The central and western parts of this Grafton Volcano comprise a tuff ring arc surrounding a 600 m diameter explosion crater filled with a solidified lava lake (basalt) at least 50 m thick, which underlies and surrounds scoria cones that erupted from two vents within the crater (at Outhwaite Park and the east end of Auckland Hospital). Most of Grafton Volcano is buried beneath 2–10 m of volcanic ash that forms the western sector of the adjacent Pukekawa tuff ring.

==Neighbouring Domain Volcano==

Subsurface information suggests that the Pukekawa Volcano probably erupted 5–100 years after the Grafton Volcano from a separate batch of magma that rose most of the way up the same conduit. The Pukekawa explosion crater erupted 500 m east of Grafton Volcano and blasted through and destroyed the eastern arc of Grafton Volcano’s tuff ring and basalt-filled crater floor, creating its own 600 m explosion crater and surrounding tuff ring. Widespread cobble-sized chunks of basalt within the Pukekawa tuff deposits are probably shattered parts of the Grafton crater floor.
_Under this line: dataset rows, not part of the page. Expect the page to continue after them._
### src/rtl/line_cache_pkg.sv
// Shared types for the direct-mapped line cache: address field widths,
// byte mask and the controller state encoding.
package line_cache_pkg;

  localparam int DEF_IDX_BITS = 3;
  localparam int DEF_TAG_BITS = 12 - DEF_IDX_BITS;

  typedef logic [DEF_TAG_BITS-1:0] lc3b_c_tag;
  typedef logic [DEF_IDX_BITS-1:0] lc3b_c_index;
  typedef logic [15:0]             lc3b_mem_wmask;

  typedef enum logic [1:0] {
    ST_IDLE,
    ST_COMPARE,
    ST_WRITEBACK,
    ST_FILL
  } cache_state_t;

  function automatic logic [15:0] line_base(input logic [15:0] addr);
    return {addr[15:4], 4'h0};
  endfunction

endpackage

### src/rtl/line_cache_array.sv
// Storage for the cache: per-set 128-bit line, tag, valid and dirty bits.
// Reads are combinational on the single index; valid/dirty clear on reset.
module cache_line_array
  import line_cache_pkg::*;
#(
  parameter int IDX_BITS = DEF_IDX_BITS
) (
  input  logic                  clk,
  input  logic                  rst,
  input  logic [IDX_BITS-1:0]   index,
  input  lc3b_mem_wmask         data_we,
  input  logic [127:0]          data_in,
  input  logic                  tag_load,
  input  logic [11-IDX_BITS:0]  tag_in,
  input  logic                  valid_load,
  input  logic                  valid_in,
  input  logic                  dirty_load,
  input  logic                  dirty_in,
  output logic [127:0]          data_out,
  output logic [11-IDX_BITS:0]  tag_out,
  output logic                  valid_out,
  output logic                  dirty_out
);

  localparam int SETS = 1 << IDX_BITS;

  logic [127:0]         data_q [SETS];
  logic [11-IDX_BITS:0] tag_q  [SETS];
  logic [SETS-1:0]      valid_q;
  logic [SETS-1:0]      dirty_q;

  // Data and tags are deliberately left out of reset; valid gates their use.
  always_ff @(posedge clk) begin
    for (int b = 0; b < 16; b++) begin
      if (data_we[b]) data_q[index][8*b +: 8] <= data_in[8*b +: 8];
    end
    if (tag_load) tag_q[index] <= tag_in;
  end

  always_ff @(posedge clk) begin
    if (rst) begin
      valid_q <= '0;
      dirty_q <= '0;
    end else begin
      if (valid_load) valid_q[index] <= valid_in;
      if (dirty_load) dirty_q[index] <= dirty_in;
    end
  end

  assign data_out  = data_q[index];
  assign tag_out   = tag_q[index];
  assign valid_out = valid_q[index];
  assign dirty_out = dirty_q[index];

endmodule

### src/rtl/line_cache.sv
// Direct-mapped write-back, write-allocate cache controller between the CPU
// line interface and physical memory.
module line_cache
  import line_cache_pkg::*;
#(
  parameter int IDX_BITS = DEF_IDX_BITS
) (
  input  logic          clk,
  input  logic          rst,
  input  logic          mem_read,
  input  logic          mem_write,
  input  logic [15:0]   mem_byte_enable,
  input  logic [15:0]   mem_address,
  input  logic [127:0]  mem_wdata,
  output logic [127:0]  mem_rdata,
  output logic          mem_resp,
  output logic          pmem_read,
  output logic          pmem_write,
  output logic [15:0]   pmem_address,
  output logic [127:0]  pmem_wdata,
  input  logic [127:0]  pmem_rdata,
  input  logic          pmem_resp,
  output cache_state_t  dbg_state
);

  localparam int TAG_BITS = 12 - IDX_BITS;

  // Handshake: CPU holds mem_read/mem_write (and address/data) until the
  // single-cycle mem_resp; the cache holds pmem_read/pmem_write until the
  // single-cycle pmem_resp and drops the strobe on the following cycle.
  cache_state_t          state;
  logic [15:4]           line_q;
  logic [IDX_BITS-1:0]   idx;
  logic [TAG_BITS-1:0]   tag;
  logic                  req;
  logic                  hit;

  lc3b_mem_wmask         data_we;
  logic [127:0]          data_in;
  logic                  tag_load;
  logic                  valid_load;
  logic                  dirty_load;
  logic                  dirty_in;
  logic [127:0]          line_data;
  logic [TAG_BITS-1:0]   line_tag;
  logic                  line_valid;
  logic                  line_dirty;
  logic                  unused_offset;

  // The line address is captured when IDLE accepts a request so an
  // in-flight miss finishes even if the CPU withdraws.
  assign idx           = line_q[4 +: IDX_BITS];
  assign tag           = line_q[15 -: TAG_BITS];
  assign req           = mem_read | mem_write;
  assign hit           = line_valid && (line_tag == tag);
  assign unused_offset = ^mem_address[3:0];

  cache_line_array #(.IDX_BITS(IDX_BITS)) u_array (
    .clk        (clk),
    .rst        (rst),
    .index      (idx),
    .data_we    (data_we),
    .data_in    (data_in),
    .tag_load   (tag_load),
    .tag_in     (tag),
    .valid_load (valid_load),
    .valid_in   (1'b1),
    .dirty_load (dirty_load),
    .dirty_in   (dirty_in),
    .data_out   (line_data),
    .tag_out    (line_tag),
    .valid_out  (line_valid),
    .dirty_out  (line_dirty)
  );

  always_ff @(posedge clk) begin
    if (rst) begin
      state  <= ST_IDLE;
      line_q <= '0;
    end else begin
      unique case (state)
        ST_IDLE: begin
          if (req) begin
            state  <= ST_COMPARE;
            line_q <= mem_address[15:4];
          end
        end
        ST_COMPARE: begin
          if (!req || hit)                 state <= ST_IDLE;
          else if (line_valid && line_dirty) state <= ST_WRITEBACK;
          else                             state <= ST_FILL;
        end
        ST_WRITEBACK: if (pmem_resp) state <= ST_FILL;
        ST_FILL:      if (pmem_resp) state <= ST_COMPARE;
        default:      state <= ST_IDLE;
      endcase
    end
  end

  // Array update strobes; a write with an empty mask still completes but
  // leaves the line clean.
  always_comb begin
    data_we    = '0;
    data_in    = pmem_rdata;
    tag_load   = 1'b0;
    valid_load = 1'b0;
    dirty_load = 1'b0;
    dirty_in   = 1'b0;
    mem_resp   = 1'b0;
    unique case (state)
      ST_COMPARE: begin
        if (req && hit) begin
          mem_resp = 1'b1;
          if (mem_write) begin
            data_we = mem_byte_enable;
            data_in = mem_wdata;
            if (|mem_byte_enable) begin
              dirty_load = 1'b1;
              dirty_in   = 1'b1;
            end
          end
        end
      end
      ST_WRITEBACK: dirty_load = pmem_resp;
      ST_FILL: begin
        if (pmem_resp) begin
          data_we    = '1;
          tag_load   = 1'b1;
          valid_load = 1'b1;
          dirty_load = 1'b1;
        end
      end
      default: ;
    endcase
  end

  always_comb begin
    pmem_address = 16'h0000;
    unique case (state)
      ST_WRITEBACK: pmem_address = {line_tag, idx, 4'h0};
      ST_FILL:      pmem_address = line_base({line_q, 4'h0});
      default:      pmem_address = 16'h0000;
    endcase
  end

  assign pmem_read  = (state == ST_FILL);
  assign pmem_write = (state == ST_WRITEBACK);
  assign pmem_wdata = line_data;
  assign mem_rdata  = line_valid ? line_data : '0;
  assign dbg_state  = state;

endmodule

### config.mk
export PLATFORM = sky130hd
export DESIGN_NAME = line_cache
export DESIGN_NICKNAME = d
export VERILOG_FILES = /design/src/rtl/line_cache_pkg.sv /design/src/rtl/line_cache_array.sv /design/src/rtl/line_cache.sv
export SDC_FILE = /design/constraint.sdc
export NUM_CORES = 1
export LEC_CHECK = 0
export CORE_MARGIN = 4
export CORE_UTILIZATION = 45
export CTS_CLUSTER_DIAMETER = 80
export DETAILED_ROUTE_END_ITERATION = 8
export GPL_TIMING_DRIVEN = 0
export PLACE_DENSITY_LB_ADDON = 0.2
export SLEW_MARGIN = 0
export SYNTH_ARGS = -nofsm -noshare
export SYNTH_HDL_FRONTEND = slang
export SYNTH_SLANG_ARGS = --single-unit
### constraint.sdc
create_clock -name clk -period 4.3 [get_ports clk]
set_input_delay 1.075 -clock clk [delete_from_list [all_inputs] [get_ports clk]]
set_output_delay 1.075 -clock clk [all_outputs]
set_load 0.01 [all_outputs]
The ages of the Grafton and Pukekawa volcanoes were until recently not known precisely, although a tree under the Pukekawa tuff ring was radiocarbon dated at over 50,000 years old. Recent studies have shown them to be approximately 100,000 years old.

The fractures and rubble within the solidified lava lakes of the Grafton and Pukekawa volcanoes now form a significant groundwater reservoir utilised by Auckland Hospital and the Domain.

Whether the Grafton and Pukekawa volcanoes are recognised as separate volcanoes or merely two halves of a more complex single volcano is a matter yet to be resolved and agreed upon by scientists.